Both vitamins A and E are plentiful in green forages, but tend to be much lower in hay and winter range and continues to decline as the fall and winter progress. While textbooks will point out the dramatic effects of vitamin A and E deficiencies in cattle (congenital eye problems, white muscle disease in calves), these overt problems are not as common as the more ambiguous effects on calf vigor and immunity. Marginal vitamin A deficiencies in calves cause lower responsiveness of immune cells in the body and a breakdown of the protective functions in the gut and lungs. Likewise, vitamin E is important in protecting body cells from damage (e.g. from infections) and also plays a role in maintaining immunity. The result of deficiencies in these vitamins can show up as decreased vigor and an increased susceptibility to illness.
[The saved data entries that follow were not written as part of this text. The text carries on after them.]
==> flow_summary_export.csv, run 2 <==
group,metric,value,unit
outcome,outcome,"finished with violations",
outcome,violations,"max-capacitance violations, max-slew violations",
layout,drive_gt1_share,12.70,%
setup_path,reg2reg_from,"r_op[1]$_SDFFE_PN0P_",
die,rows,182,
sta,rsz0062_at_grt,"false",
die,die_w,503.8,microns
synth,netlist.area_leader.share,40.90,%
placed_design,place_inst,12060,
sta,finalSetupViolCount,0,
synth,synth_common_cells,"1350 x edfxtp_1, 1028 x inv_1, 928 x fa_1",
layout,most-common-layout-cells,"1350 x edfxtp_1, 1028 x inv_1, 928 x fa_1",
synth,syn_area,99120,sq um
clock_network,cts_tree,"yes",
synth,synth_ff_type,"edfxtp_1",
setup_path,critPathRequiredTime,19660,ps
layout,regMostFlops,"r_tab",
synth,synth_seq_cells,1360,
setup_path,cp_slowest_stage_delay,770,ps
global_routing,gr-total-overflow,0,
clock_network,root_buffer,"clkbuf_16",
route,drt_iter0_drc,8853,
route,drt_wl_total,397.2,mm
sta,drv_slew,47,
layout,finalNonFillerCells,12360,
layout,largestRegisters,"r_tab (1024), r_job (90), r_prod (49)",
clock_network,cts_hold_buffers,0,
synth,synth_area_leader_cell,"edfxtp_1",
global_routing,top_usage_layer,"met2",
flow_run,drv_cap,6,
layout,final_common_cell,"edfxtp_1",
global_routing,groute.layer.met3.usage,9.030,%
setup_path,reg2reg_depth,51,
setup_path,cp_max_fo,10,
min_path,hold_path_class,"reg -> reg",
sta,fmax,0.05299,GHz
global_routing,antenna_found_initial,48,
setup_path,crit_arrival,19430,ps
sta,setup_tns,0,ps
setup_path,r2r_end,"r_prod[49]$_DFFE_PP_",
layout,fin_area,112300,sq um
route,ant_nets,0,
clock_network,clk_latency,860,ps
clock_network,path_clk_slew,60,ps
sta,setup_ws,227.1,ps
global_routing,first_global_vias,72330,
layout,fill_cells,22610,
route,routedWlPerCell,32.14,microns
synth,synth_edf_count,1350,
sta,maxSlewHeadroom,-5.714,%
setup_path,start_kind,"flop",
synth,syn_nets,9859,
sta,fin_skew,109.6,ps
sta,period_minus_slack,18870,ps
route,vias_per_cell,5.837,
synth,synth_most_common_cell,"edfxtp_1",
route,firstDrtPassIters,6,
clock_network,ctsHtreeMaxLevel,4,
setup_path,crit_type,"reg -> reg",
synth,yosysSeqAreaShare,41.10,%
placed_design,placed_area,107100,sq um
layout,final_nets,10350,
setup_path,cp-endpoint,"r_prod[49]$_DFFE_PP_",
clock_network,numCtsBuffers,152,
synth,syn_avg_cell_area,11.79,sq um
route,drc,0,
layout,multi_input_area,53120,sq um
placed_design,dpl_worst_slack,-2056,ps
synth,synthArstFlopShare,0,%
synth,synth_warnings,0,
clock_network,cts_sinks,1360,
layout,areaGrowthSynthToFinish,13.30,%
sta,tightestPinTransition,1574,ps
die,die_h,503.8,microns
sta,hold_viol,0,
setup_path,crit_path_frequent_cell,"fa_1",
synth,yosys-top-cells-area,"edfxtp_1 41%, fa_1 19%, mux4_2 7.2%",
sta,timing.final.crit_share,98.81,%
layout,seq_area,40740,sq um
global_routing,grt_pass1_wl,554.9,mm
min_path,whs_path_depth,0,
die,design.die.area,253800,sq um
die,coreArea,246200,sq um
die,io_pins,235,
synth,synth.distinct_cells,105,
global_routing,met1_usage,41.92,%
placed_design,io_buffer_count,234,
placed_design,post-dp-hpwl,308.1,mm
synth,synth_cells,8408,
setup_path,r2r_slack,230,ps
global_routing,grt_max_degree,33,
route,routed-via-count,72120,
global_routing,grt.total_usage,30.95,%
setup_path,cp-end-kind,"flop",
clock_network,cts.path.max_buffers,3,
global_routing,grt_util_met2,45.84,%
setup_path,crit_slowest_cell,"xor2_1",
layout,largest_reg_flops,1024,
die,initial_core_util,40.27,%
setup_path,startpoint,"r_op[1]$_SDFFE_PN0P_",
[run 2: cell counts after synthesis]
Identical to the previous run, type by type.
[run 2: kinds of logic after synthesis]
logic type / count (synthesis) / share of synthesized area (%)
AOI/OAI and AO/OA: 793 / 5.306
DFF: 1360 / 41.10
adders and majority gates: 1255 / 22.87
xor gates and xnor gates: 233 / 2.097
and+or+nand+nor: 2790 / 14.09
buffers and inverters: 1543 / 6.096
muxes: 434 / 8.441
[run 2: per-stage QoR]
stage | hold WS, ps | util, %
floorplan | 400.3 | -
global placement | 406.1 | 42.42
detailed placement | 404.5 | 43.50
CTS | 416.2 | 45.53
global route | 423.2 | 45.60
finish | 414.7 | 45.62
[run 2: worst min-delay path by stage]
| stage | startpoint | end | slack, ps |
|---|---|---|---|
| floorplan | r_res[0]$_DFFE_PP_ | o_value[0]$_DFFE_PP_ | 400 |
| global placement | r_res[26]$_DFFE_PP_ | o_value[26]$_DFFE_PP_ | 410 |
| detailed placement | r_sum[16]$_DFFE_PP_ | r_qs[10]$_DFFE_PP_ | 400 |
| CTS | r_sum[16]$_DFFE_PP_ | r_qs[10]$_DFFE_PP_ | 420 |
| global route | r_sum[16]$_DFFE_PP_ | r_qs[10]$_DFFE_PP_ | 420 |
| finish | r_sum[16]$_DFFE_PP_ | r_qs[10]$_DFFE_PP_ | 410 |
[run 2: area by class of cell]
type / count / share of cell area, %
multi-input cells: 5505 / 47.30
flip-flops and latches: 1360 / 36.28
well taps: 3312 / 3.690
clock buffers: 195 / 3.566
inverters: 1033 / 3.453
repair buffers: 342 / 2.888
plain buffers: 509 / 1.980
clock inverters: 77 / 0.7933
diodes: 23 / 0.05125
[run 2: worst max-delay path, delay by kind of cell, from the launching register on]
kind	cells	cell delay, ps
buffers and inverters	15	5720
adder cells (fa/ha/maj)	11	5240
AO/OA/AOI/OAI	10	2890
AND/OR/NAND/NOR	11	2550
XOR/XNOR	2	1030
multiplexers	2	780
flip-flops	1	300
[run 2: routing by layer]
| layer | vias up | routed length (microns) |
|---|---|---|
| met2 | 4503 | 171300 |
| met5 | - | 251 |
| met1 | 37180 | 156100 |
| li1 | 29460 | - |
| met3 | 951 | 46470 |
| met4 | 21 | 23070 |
### config.mk
export PLATFORM = sky130hd
export DESIGN_NAME = binary_decision_tree_classifier
export DESIGN_NICKNAME = d
export VERILOG_FILES = /design/src/design/bdtc_pkg.sv /design/src/design/bdtc_ctrl.sv /design/src/design/bdtc_datapath.sv /design/src/design/binary_decision_tree_classifier.sv
export VERILOG_INCLUDE_DIRS = /design/src /design/src/design
export SDC_FILE = /design/constraint.sdc
export NUM_CORES = 2
export LEC_CHECK = 0
export BUFFER_PORTS_ARGS = -buffer_cell sky130_fd_sc_hd__clkbuf_2
export CAP_MARGIN = 10
export CORE_MARGIN = 2
export CORE_UTILIZATION = 55
export CTS_CLUSTER_DIAMETER = 200
export CTS_CLUSTER_SIZE = 20
export DETAILED_ROUTE_END_ITERATION = 10
export PLACE_DENSITY_LB_ADDON = 0.05
export SYNTH_ARGS = -nofsm -noshare
export SYNTH_HDL_FRONTEND = slang
export SYNTH_SLANG_ARGS = --single-unit
export TNS_END_PERCENT = 30
### constraint.sdc
create_clock -name aclk -period 4.9 [get_ports aclk]
set_clock_uncertainty 0.05 [all_clocks]
set_input_delay 0.49 -clock aclk [delete_from_list [all_inputs] [get_ports aclk]]
set_output_delay 0.49 -clock aclk [all_outputs]
set_load 0.01 [all_outputs]
### src/design/binary_decision_tree_classifier_assert.svh
// assertion macros for the binary decision tree classifier
// expects aclk and aresetn in the scope where a macro is used
`ifndef BINARY_DECISION_TREE_CLASSIFIER_ASSERT_SVH
`define BINARY_DECISION_TREE_CLASSIFIER_ASSERT_SVH

`ifndef SYNTHESIS

// same-cycle implication, checked out of reset
`define BDTC_ASSERT_IMP(label, ante, cons) \
    label: assert property (@(posedge aclk) disable iff (!aresetn) (ante) |-> (cons)) \
        else $error("bdtc assertion failed");

// next-cycle implication, checked out of reset
`define BDTC_ASSERT_NXT(label, ante, cons) \
    label: assert property (@(posedge aclk) disable iff (!aresetn) (ante) |=> (cons)) \
        else $error("bdtc assertion failed");

`else

`define BDTC_ASSERT_IMP(label, ante, cons)
`define BDTC_ASSERT_NXT(label, ante, cons)

`endif

`endif

### src/design/bdtc_pkg.sv
// shared types and constants of the binary decision tree classifier
// no dependencies
`default_nettype none

package bdtc_pkg;

    // tree and example sizes
    localparam int MAX_NODES    = 63;
    localparam int NUM_FEATURES = 64;
    localparam int TABLE_DEPTH  = 64;
    localparam int IDX_W        = $clog2(TABLE_DEPTH);
    localparam int FEAT_W       = 64;
    localparam int STEP_W       = $clog2(MAX_NODES + 1);

    // features at or beyond NUM_FEATURES read as zero
    localparam logic [FEAT_W-1:0] FEAT_MASK =
        (NUM_FEATURES >= FEAT_W) ? {FEAT_W{1'b1}}
                                 : ((FEAT_W'(1) << NUM_FEATURES) - FEAT_W'(1));

    localparam logic [STEP_W-1:0] STEP_LIMIT = STEP_W'(MAX_NODES);
    localparam logic [IDX_W-1:0]  NODE_ROOT  = IDX_W'(1);

    // item modes
    localparam logic MODE_WRITE    = 1'b0;
    localparam logic MODE_CLASSIFY = 1'b1;

    typedef struct packed {
        logic              mode;
        logic [IDX_W-1:0]  node_index;
        logic              node_is_leaf;
        logic              node_class;
        logic [IDX_W-1:0]  node_feature;
        logic [IDX_W-1:0]  left_child;
        logic [IDX_W-1:0]  right_child;
        logic [FEAT_W-1:0] example_features;
    } in_beat_t;

    typedef struct packed {
        logic predicted_class;
        logic fault;
    } out_beat_t;

    // stored node entry (written flag kept apart)
    typedef struct packed {
        logic             leaf;
        logic             cls;
        logic [IDX_W-1:0] feature;
        logic [IDX_W-1:0] left;
        logic [IDX_W-1:0] right;
    } node_t;

    // controller to datapath
    typedef struct packed {
        logic write;
        logic start;
        logic step;
        logic finish;
    } cmd_t;

    // datapath to controller
    typedef struct packed {
        logic terminal;
        logic out_free;
    } status_t;

endpackage

`default_nettype wire

### src/design/bdtc_ctrl.sv
// controller of the binary decision tree classifier: idle / walk sequencing
// depends on bdtc_pkg
`default_nettype none

module bdtc_ctrl (
    input  wire logic             aclk,
    input  wire logic             aresetn,
    input  wire logic             s_valid,
    input  wire logic             s_mode,
    output logic                  s_ready,
    input  wire bdtc_pkg::status_t status,
    output bdtc_pkg::cmd_t        cmd
);
    import bdtc_pkg::*;

    typedef enum logic [1:0] {
        ST_IDLE = 2'b01,
        ST_WALK = 2'b10
    } state_t;

    state_t state_reg, state_next;

    // state register
    always_ff @(posedge aclk) begin
        if (!aresetn) begin
            state_reg <= ST_IDLE;
        end else begin
            state_reg <= state_next;
        end
    end

    // next state and commands
    always_comb begin
        state_next = state_reg;
        cmd        = '0;
        s_ready    = 1'b0;
        unique case (state_reg)
            ST_IDLE: begin
                s_ready = 1'b1;
                if (s_valid) begin
                    if (s_mode == MODE_CLASSIFY) begin
                        cmd.start  = 1'b1;
                        state_next = ST_WALK;
                    end else begin
                        cmd.write = 1'b1;
                    end
                end
            end
            ST_WALK: begin
                if (status.terminal) begin
                    // hold the finished walk until the result register is free
                    if (status.out_free) begin
                        cmd.finish = 1'b1;
                        state_next = ST_IDLE;
                    end
                end else begin
                    cmd.step = 1'b1;
                end
            end
            default: begin
                state_next = ST_IDLE;
            end
        endcase
    end

endmodule

`default_nettype wire

### src/design/bdtc_datapath.sv
// datapath of the binary decision tree classifier: node memory, walk
// registers and result register; depends on bdtc_pkg
`default_nettype none

module bdtc_datapath (
    input  wire logic               aclk,
    input  wire logic               aresetn,
    input  wire bdtc_pkg::in_beat_t s_payload,
    input  wire bdtc_pkg::cmd_t     cmd,
    output bdtc_pkg::status_t       status,
    output logic                    m_valid,
    input  wire logic               m_ready,
    output bdtc_pkg::out_beat_t     m_payload
);
    import bdtc_pkg::*;

    node_t               node_mem [TABLE_DEPTH];
    logic [TABLE_DEPTH-1:0] node_valid_reg;

    node_t               rd_node_reg;
    logic                rd_valid_reg;
    logic [FEAT_W-1:0]   feats_reg;
    logic [STEP_W-1:0]   steps_reg;
    logic                m_valid_reg;
    out_beat_t           result_reg;

    logic                rd_en;
    logic [IDX_W-1:0]    rd_addr;
    logic                feat_bit;
    logic [IDX_W-1:0]    next_node;
    node_t               wr_node;
    out_beat_t           result_next;

    // entry built from a write beat
    always_comb begin
        wr_node.leaf    = s_payload.node_is_leaf;
        wr_node.cls     = s_payload.node_class;
        wr_node.feature = s_payload.node_feature;
        wr_node.left    = s_payload.left_child;
        wr_node.right   = s_payload.right_child;
    end

    // branch on the tested feature bit
    assign feat_bit  = feats_reg[rd_node_reg.feature];
    assign next_node = feat_bit ? rd_node_reg.right : rd_node_reg.left;

    // read the root on start, the chosen child on each step
    assign rd_en   = cmd.start | cmd.step;
    assign rd_addr = cmd.start ? NODE_ROOT : next_node;

    // walk ends at an unwritten node, a leaf or the step limit
    assign status.terminal = !rd_valid_reg || rd_node_reg.leaf || (steps_reg >= STEP_LIMIT);
    assign status.out_free = !m_valid_reg || m_ready;

    always_comb begin
        result_next.fault           = !rd_valid_reg || !rd_node_reg.leaf;
        result_next.predicted_class = (rd_valid_reg && rd_node_reg.leaf) ? rd_node_reg.cls
                                                                           : 1'b0;
    end

    // node memory write port
    always_ff @(posedge aclk) begin
        if (cmd.write) begin
            node_mem[s_payload.node_index] <= wr_node;
        end
    end

    // node memory registered read port
    always_ff @(posedge aclk) begin
        if (rd_en) begin
            rd_node_reg <= node_mem[rd_addr];
        end
    end

    // written flags, cleared by reset
    always_ff @(posedge aclk) begin
        if (!aresetn) begin
            node_valid_reg <= '0;
            rd_valid_reg   <= 1'b0;
        end else begin
            if (cmd.write) begin
                node_valid_reg[s_payload.node_index] <= 1'b1;
            end
            if (rd_en) begin
                rd_valid_reg <= node_valid_reg[rd_addr];
            end
        end
    end

    // example and edge count of the walk in progress
    always_ff @(posedge aclk) begin
        if (cmd.start) begin
            feats_reg <= s_payload.example_features & FEAT_MASK;
            steps_reg <= '0;
        end else if (cmd.step) begin
            steps_reg <= steps_reg + STEP_W'(1);
        end
    end

    // result register
    always_ff @(posedge aclk) begin
        if (!aresetn) begin
            m_valid_reg <= 1'b0;
        end else if (cmd.finish) begin
            m_valid_reg <= 1'b1;
        end else if (m_ready) begin
            m_valid_reg <= 1'b0;
        end
    end

    always_ff @(posedge aclk) begin
        if (cmd.finish) begin
            result_reg <= result_next;
        end
    end

    assign m_valid   = m_valid_reg;
    assign m_payload = result_reg;

endmodule

`default_nettype wire

### src/design/binary_decision_tree_classifier.sv
// Binary decision tree classifier. A write beat (mode 0) stores one node in a
// 64-entry table. A classify beat (mode 1) walks the tree from node 1, one
// node per cycle through the registered read port of the node memory; no new
// beat is taken until the walk has ended and its result is registered. The
// result sits in an output register, so the next beat is accepted while it
// waits. A walk ending at an unwritten node or inner node at the step limit
// gives fault set and class 0. Written flags clear at reset; no clearing pass.
// Depends on bdtc_pkg, bdtc_ctrl, bdtc_datapath and the assertion header.
`default_nettype none
`include "binary_decision_tree_classifier_assert.svh"

module binary_decision_tree_classifier (
    input  wire logic                aclk,
    input  wire logic                aresetn,
    input  wire logic                s_valid,
    output logic                     s_ready,
    input  wire bdtc_pkg::in_beat_t  s_payload,
    output logic                     m_valid,
    input  wire logic                m_ready,
    output bdtc_pkg::out_beat_t      m_payload
);
    import bdtc_pkg::*;

    cmd_t    cmd;
    status_t status;

    // sequencing
    bdtc_ctrl u_ctrl (
        .aclk    (aclk),
        .aresetn (aresetn),
        .s_valid (s_valid),
        .s_mode  (s_payload.mode),
        .s_ready (s_ready),
        .status  (status),
        .cmd     (cmd)
    );

    // table, walk and result
    bdtc_datapath u_dp (
        .aclk      (aclk),
        .aresetn   (aresetn),
        .s_payload (s_payload),
        .cmd       (cmd),
        .status    (status),
        .m_valid   (m_valid),
        .m_ready   (m_ready),
        .m_payload (m_payload)
    );

    // a classify beat blocks the input while its walk runs
    `BDTC_ASSERT_NXT(a_walk_blocks_input, s_valid && s_ready && (s_payload.mode == MODE_CLASSIFY), !s_ready)
    // a waiting result is never overwritten
    `BDTC_ASSERT_IMP(a_no_result_overwrite, cmd.finish, !m_valid || m_ready)
    // a result appears only from a finished walk
    `BDTC_ASSERT_IMP(a_result_from_walk, $rose(m_valid), $past(cmd.finish))

endmodule

`default_nettype wire

==> impl_results.md <==
- Status: complete, no violations
- Switching Power: 0.0172 W
- Clock power frac: 17.2%
- Data arrival, critical path: between 5000 and 6000 ps
- Post-synth ARST share: 0%
- #FFs+latches synth: between 1000 and 1500
- Row cnt: about 120
- GR Overflow Total: 0
- Register area share after synthesis: 76.0%
- Worst-path fanout max: 22
- # IOs: 99
- Routed Antenna Nets: 0
- Largest register FFs: between 1000 and 1500
- Worst Setup End Kind: flip-flop
- Wire length per cell: 27.0 µm
- Worst path top cell family by delay: compound AO/OA/AOI/OAI gates
- Final instance area: slightly above 60000 µm²
- Leakage Power: 20.7 nW
- Initial antenna violation count: 8
- Final Hold Vio Count: 0
- CP max stage delay: ~680 ps
- Layout area overhead: 11.6%
- Tcrit/Tclk final: 97.9%
- Yosys Warn Count: 0
- Vias in the first global route: between 30000 and 40000
- Setup crit start: u_dp.rd_node_reg[14]$_DFFE_PP_
- Worst Path Buf+Inv: 2
- Core ar.: 100000 µm²
- Starting DRT DRC Count: 4280
- Worst Max-Slew Pin Slew: 1160 ps
- MaxCap Viol Count: 0
- Critical Path RT: 5280 ps
- Cells after Synth: 3893
- Initial Util: 55.6%
- Min-delay src: m_ready
- Total power: roughly 0.041 W
- Startpoint types: flip-flop
- Worst-path clk slew: 90 ps
- Final min period: 4800 ps
- CTS root buffer: clkbuf_16
- CTS tree: done
- Pwr dens: ~650 nW/µm²
- Port Buf Inserts: 98
- Reg2reg path depth: 12
- GRT Resource Usage Total: between 20% and 30%
- Die ar.: 104000 µm²
- Count of final max-slew check failures: 0
- Die extent in x: 323 µm
- Share of Yosys cell area claimed by the top area cell type: 73.4%
- Bufs on Longest Clock Path: 3
- Critical Path Stages: 12
- Worst rel slew slack: ~22%
- Min-delay worst type: primary input to flip-flop
- Syn Nets: 3989
- Routability congestion estimate: around 0.86
- Synth area leader: edfxtp_1
- R2r setup slk: 100 ps
- CP max-delay cell: a2111oi_1
- Crit-path cells: buf_4 -> mux4_2 -> mux2i_1 -> a22oi_1 -> a22oi_4 -> mux2_8 -> buf_4 -> mux2i_1 -> o22ai_1 -> a2111oi_1 -> o21ai_0 -> and3_1
- EDFF count, synth: between 1000 and 1500
- Pre-antenna DRT Iters: 6
- Worst-skew pair later-pin latency: about 680 ps
- Clock net sink count: 1440
- Syn Area/Cell: 14.4 µm²
- Switching portion of total power: 42.1%
- P_int: 0.0236 W
- Num CTS Buffers: 81
- Total negative slack: 0 ps
- Reg2reg end: u_dp.rd_node_reg[10]$_DFFE_PP_
- Share of power burned in registers: 34.0%
- H-Tree Depth: 3
- Final nets: 4240
- Final wirelength: 150 mm
- Fmax: 208 MHz
- Synth area leaders: edfxtp_1, nand2_1, nand3_1
- Critical R2R Launch: u_dp.rd_node_reg[14]$_DFFE_PP_
- Die Span Y: 323 µm
- First-pass GRT wire length: about 220 mm
- Largest net degree at the start of global routing: roughly 120
- DP HPWL: 88.7 mm
- Layout cells sized above 1: about 14%
- Vias: roughly 34000
- RSZ-0062 raised after global routing: yes
- Placed inst area: 59400 µm²
- Synthesized area: 55900 µm²
- Combinational power share: 48.9%
- CP endpoint: u_dp.rd_node_reg[10]$_DFFE_PP_
- Avg Vias per Cell: 6.11
- Main synth FF type: edfxtp_1
- Setup Crit Path Kind: flip-flop to flip-flop
- Final setup viols: 0
- VDD IR max: 1020 µV
- DRC: 0
- ANT cells: 0
- Synth cell types: 58
## synth_stat cells (all sizes together) (2+ instances only)
cell,n
a221oi,2
mux2i,152
a22oi,2
dfxtp,74
nor4b,3
nor2b,9
and3,22
o22ai,20
nand3,329
edfxtp,1366
or3b,2
nor3,3
buf,114
nand3b,3
nand4,23
mux2,5
nor4,21
inv,5
nor2,121
nor3b,2
clkbuf,126
and2,7
a21oi,108
xor2,3
o21ai,68
o21a,66
o221ai,2
a2111oi,46
o41ai,2
a32oi,80
a31oi,80
mux4,38
or4,2
or3,2
nand2,968
a311oi,2
nand2b,4
## metal layers
metal / vias to the layer above / part of all wire (%) / GRT usage [%]
li1: 15000 / - / -
met1: 17100 / 43 / 42.8
met2: 1490 / 45 / 44.1
met3: 185 / 8.8 / 5.15
met4: 8 / 2.9 / 8.87
met5: - / 0.041 / 0
## power groups by stage
| stage | combinational, W | clock (W) | sequential [W] |
|---|---|---|---|
| after floorplan | 0.0113 | 0 | 0.0141 |
| final | 0.0199 | 0.00700 | 0.0138 |
| after detailed placement | 0.0195 | 0 | 0.0141 |
| after global routing | 0.0212 | 0.00752 | 0.0139 |
| after CTS | 0.0197 | 0.00714 | 0.0138 |
| after global placement | 0.0193 | 0 | 0.0141 |
## layout make-up
cell class | instances | area [µm²]
multi-input combinational | 2208 | 12600
inverter | 5 | 18.8
clock buffer | 119 | 2300
timing repair buffer | 408 | 3320
clock inverter | 1 | 8.76
tap | 1357 | 1700
sequential | 1440 | 42500
fill | 7572 | 38000
## cells by family after synthesis
| logic type | share of synthesized area, % |
|---|---|
| flip-flops | 76.0 |
| multiplexers | 4.40 |
| AND/OR/NAND/NOR | 11.5 |
| AO/OA/AOI/OAI | 5.88 |
| adder cells (fa/ha/maj) | 0.0224 |
| XOR/XNOR | 0.0627 |
| buffers and inverters | 2.14 |
## worst min-delay path by stage
stage / end / slack, ps / cells past startpoint
after CTS: u_dp.m_valid$_SDFFE_PN0P_ / 50 / 3
after floorplan: u_dp.node_valid_reg[36]$_SDFFE_PN0P_ / 380 / 1
final: u_dp.m_valid$_SDFFE_PN0P_ / 90 / 3
after detailed placement: u_dp.node_valid_reg[44]$_SDFFE_PN0P_ / 400 / 1
after global routing: u_dp.m_valid$_SDFFE_PN0P_ / 100 / 3
after global placement: u_dp.node_valid_reg[36]$_SDFFE_PN0P_ / 390 / 1
## placed cells by master, fill, tap and decap left out, drive strengths merged, types with 7 or more instances in the layout
cell,n
edfxtp,1366
a31oi,80
dlygate4sd3,64
nor4,21
o21ai,68
a21oi,108
and3,22
buf,246
o21a,66
nor2b,9
mux4,38
o22ai,20
clkbuf,217
a32oi,80
nor2,121
mux2i,152
nand2,968
dfxtp,74
nand4,23
and2,7
a2111oi,46
nand3,329
## tightest hold or removal path: stages
cell and delay (ps):
clkbuf_2 100, nor2_1 80, o21a_1 120
## through the flow
stage / worst slack [ps] / std cells / hold WS (ps) / utilization [%]
3_5_place_dp: -391 / 5354 / 397 / 59.1
3_3_place_gp: -543 / 5354 / 390 / 59.1
5_1_grt: -21.8 / 5538 / 103 / 62.1
4_1_cts: -4.02 / 5538 / 53.0 / 62.1
6_report: 103 / 5538 / 85.4 / 62.1
2_1_floorplan: 959 / 3893 / 382 / -
## repair_timing
action	CTS	global route
setup buffers	0	0
setup endpoints to repair	13	14
resized for setup	23	20
endpoints found under the hold margin	64	0
hold buffers	64	0
Note: power is estimated with default switching activity, not from simulation.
The importance of these vitamins to the newborn calf is contrasted by the fact these vitamins do not cross the placenta in high enough amounts to meet their requirements. Calves must obtain sufficient levels through colostrum right after they’re born. This means producers should focus on the vitamin status of the cow prior to calving to ensure sufficient levels in the colostrum.
Cows’ livers can store about a 4-month supply of vitamin A, which can be depleted if green forage is not available. Vitamin E is not sufficiently stored in the body, although there is some disparity among experts and the literature on this point. If cows are supplemented with these vitamins continually during the non-grazing season, body storage becomes a less-important issue.
Pregnant cows and heifers should be supplemented with 30,000-100,000 IU/head/day of vitamin A and 50-100 IU/head/day of vitamin E when green forage is not available. Even high-quality stored forage should not be depended upon to supply sufficient vitamin A or E. Some studies indicate benefits to using higher levels of supplementation while others do not. Higher vitamin supplementation rates do not appear to be risky from a toxicologic standpoint.
Cattle producers and veterinarians sometimes rely on injections of vitamin A to help increase levels in the liver. An injection of 1,000,000-1,500,000 IU per head can boost liver levels, but may need to be given monthly if other supplementation is not provided. A single injection two weeks prior to calving has been recommended to help the cow overcome a drop in the body reserves of these vitamins around the time of calving. If cows are not deficient in these vitamins, injections do not appear to be useful. Reports of adverse reactions (abortions, shock) have been reported in late-gestation cows receiving vitamin injections in conjunction with vaccines such as scour shots. Producers should consult their veterinarians regarding specific products and the timing of their use.
Injections of vitamin E and A to newborn calves can also be considered; however, this should not be considered a substitute for proper vitamin supplementation in the cow’s diet, nor for ensuring timely and sufficient colostrum consumption in the calf.
Even in years when forage growing conditions are good, producers should not plan on skimping on vitamin supplementation for their cows during this — or any other — winter.